What other applications beyond congestion control could benefit from the proposed methodology of learning interpretable closed-form policies from RL agents

The methodology of learning interpretable closed-form policies from RL agents through symbolic regression can be applied to various other domains beyond congestion control, including: Financial Modeling: Predicting stock prices, portfolio optimization, or risk assessment by learning closed-form policies from RL agents can provide transparent and actionable insights for financial decision-making. Healthcare: Developing personalized treatment plans, predicting patient outcomes, or optimizing hospital resource allocation through interpretable policies derived from RL agents can enhance healthcare delivery and patient care. Autonomous Systems: Enhancing decision-making processes in autonomous vehicles, drones, or robotic systems by learning interpretable policies from RL agents can improve safety, efficiency, and adaptability in dynamic environments. Energy Management: Optimizing energy consumption, grid stability, or renewable energy integration through interpretable policies learned from RL agents can contribute to sustainable energy practices and cost-effective energy management strategies.
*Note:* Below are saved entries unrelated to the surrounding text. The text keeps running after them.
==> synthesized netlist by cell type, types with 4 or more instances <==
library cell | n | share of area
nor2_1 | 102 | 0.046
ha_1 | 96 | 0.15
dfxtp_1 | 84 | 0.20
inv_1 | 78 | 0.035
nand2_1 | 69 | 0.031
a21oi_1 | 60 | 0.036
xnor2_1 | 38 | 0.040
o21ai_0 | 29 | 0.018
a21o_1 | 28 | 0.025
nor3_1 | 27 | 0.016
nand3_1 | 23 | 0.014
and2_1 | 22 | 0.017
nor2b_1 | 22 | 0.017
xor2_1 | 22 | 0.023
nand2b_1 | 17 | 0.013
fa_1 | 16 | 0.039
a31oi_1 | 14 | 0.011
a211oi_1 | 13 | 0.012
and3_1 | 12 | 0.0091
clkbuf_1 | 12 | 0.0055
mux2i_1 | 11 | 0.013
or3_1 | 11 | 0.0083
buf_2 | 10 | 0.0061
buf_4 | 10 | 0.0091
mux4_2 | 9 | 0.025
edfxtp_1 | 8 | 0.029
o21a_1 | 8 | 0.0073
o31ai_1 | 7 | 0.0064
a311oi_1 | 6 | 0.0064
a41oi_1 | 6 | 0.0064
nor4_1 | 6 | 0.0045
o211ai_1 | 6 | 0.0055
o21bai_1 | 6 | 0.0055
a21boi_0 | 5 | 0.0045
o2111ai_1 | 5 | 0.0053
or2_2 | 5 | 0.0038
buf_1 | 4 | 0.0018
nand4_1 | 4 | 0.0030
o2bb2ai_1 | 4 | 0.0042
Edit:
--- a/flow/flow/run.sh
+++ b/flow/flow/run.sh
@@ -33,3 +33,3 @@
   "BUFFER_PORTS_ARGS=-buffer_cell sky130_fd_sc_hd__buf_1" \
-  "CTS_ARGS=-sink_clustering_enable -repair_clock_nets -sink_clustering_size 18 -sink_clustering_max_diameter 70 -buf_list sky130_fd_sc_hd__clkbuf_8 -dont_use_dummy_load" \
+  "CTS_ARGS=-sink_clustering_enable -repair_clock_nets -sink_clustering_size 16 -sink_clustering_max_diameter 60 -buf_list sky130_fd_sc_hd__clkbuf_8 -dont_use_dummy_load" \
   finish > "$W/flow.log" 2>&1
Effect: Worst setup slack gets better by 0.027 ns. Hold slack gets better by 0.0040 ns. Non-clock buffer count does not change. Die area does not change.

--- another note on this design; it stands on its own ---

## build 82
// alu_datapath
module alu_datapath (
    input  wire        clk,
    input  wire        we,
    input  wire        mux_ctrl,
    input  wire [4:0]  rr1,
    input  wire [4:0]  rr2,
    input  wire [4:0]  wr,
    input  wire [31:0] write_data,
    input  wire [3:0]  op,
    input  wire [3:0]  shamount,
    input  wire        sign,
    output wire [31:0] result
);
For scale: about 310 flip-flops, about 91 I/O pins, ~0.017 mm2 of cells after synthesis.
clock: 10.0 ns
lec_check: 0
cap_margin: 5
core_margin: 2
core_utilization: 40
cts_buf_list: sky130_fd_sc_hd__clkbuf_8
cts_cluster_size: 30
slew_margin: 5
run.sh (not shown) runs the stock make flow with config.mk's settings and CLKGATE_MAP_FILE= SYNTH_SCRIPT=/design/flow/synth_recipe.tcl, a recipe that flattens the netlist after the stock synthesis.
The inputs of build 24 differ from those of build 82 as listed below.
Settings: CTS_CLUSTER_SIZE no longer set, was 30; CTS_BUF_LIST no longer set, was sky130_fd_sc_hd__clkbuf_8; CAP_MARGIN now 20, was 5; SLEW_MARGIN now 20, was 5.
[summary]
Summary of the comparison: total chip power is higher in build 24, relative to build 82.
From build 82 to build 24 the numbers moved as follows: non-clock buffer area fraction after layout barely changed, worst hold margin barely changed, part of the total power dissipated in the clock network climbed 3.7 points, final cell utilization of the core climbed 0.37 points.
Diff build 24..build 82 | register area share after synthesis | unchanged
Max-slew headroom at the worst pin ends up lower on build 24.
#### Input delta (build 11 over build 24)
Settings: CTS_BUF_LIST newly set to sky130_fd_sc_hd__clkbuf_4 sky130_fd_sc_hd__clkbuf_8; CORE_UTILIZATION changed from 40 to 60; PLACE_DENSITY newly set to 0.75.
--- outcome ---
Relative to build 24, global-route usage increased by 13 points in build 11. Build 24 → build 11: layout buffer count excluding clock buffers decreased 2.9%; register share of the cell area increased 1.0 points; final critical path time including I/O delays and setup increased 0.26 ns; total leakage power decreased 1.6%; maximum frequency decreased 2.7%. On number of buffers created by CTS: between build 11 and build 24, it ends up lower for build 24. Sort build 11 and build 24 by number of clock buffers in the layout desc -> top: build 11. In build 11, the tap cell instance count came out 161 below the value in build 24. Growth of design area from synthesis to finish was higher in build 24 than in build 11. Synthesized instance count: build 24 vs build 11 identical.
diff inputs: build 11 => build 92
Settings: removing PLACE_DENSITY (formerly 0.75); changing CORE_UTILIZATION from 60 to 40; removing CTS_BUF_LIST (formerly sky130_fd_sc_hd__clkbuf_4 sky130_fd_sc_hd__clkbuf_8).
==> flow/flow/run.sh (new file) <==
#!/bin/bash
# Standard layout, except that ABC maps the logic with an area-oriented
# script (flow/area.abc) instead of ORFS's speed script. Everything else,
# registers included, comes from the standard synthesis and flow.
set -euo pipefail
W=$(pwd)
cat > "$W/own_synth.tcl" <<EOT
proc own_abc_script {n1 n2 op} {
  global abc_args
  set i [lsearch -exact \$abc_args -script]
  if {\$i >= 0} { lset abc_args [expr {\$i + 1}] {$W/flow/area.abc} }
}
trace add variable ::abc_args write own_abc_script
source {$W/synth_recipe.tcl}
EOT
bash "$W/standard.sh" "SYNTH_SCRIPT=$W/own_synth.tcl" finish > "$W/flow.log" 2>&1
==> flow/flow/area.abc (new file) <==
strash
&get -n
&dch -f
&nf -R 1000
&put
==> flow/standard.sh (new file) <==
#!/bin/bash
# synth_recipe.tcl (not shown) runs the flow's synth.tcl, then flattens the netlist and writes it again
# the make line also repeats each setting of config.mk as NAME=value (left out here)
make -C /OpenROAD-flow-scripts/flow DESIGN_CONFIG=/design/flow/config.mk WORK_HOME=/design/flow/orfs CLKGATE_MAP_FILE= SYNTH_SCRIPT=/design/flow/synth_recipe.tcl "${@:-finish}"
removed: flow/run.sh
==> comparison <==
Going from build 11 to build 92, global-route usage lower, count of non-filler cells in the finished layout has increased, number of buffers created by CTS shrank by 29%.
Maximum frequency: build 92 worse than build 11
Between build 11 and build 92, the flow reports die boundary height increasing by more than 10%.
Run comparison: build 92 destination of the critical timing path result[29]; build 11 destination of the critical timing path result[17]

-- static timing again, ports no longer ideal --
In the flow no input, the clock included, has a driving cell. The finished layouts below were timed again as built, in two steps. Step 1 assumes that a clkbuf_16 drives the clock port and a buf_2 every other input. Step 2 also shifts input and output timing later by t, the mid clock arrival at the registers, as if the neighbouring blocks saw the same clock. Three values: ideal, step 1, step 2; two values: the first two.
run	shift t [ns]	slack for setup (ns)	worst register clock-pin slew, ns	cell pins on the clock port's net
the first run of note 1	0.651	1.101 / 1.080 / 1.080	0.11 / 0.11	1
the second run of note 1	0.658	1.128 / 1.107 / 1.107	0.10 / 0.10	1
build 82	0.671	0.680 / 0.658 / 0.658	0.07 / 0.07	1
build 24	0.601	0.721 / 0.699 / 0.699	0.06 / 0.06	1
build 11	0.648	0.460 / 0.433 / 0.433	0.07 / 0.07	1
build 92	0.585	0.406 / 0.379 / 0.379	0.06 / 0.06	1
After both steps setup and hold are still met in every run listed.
How could the symbolic policies be extended to handle more complex network dynamics, such as heterogeneous traffic patterns or dynamic network topologies

To extend the symbolic policies to handle more complex network dynamics such as heterogeneous traffic patterns or dynamic network topologies, the following approaches can be considered: Dynamic Token Selection: Implementing a mechanism where the symbolic regression model dynamically selects relevant tokens based on the observed network dynamics can adapt the symbolic policies to varying traffic patterns and network configurations. Temporal Consideration: Incorporating temporal information into the symbolic regression process, such as recurrent neural networks or attention mechanisms, can enable the model to capture the time-dependent nature of network behaviors and adjust the symbolic policies accordingly. Multi-Agent Reinforcement Learning: Extending the symbolic regression methodology to multi-agent reinforcement learning scenarios can facilitate the development of policies that account for interactions between diverse agents in the network, accommodating heterogeneous traffic patterns and dynamic topologies more effectively. Transfer Learning: Leveraging transfer learning techniques to fine-tune symbolic policies learned from one network scenario to another with different dynamics can expedite the adaptation process and enhance the model's performance in handling diverse network conditions.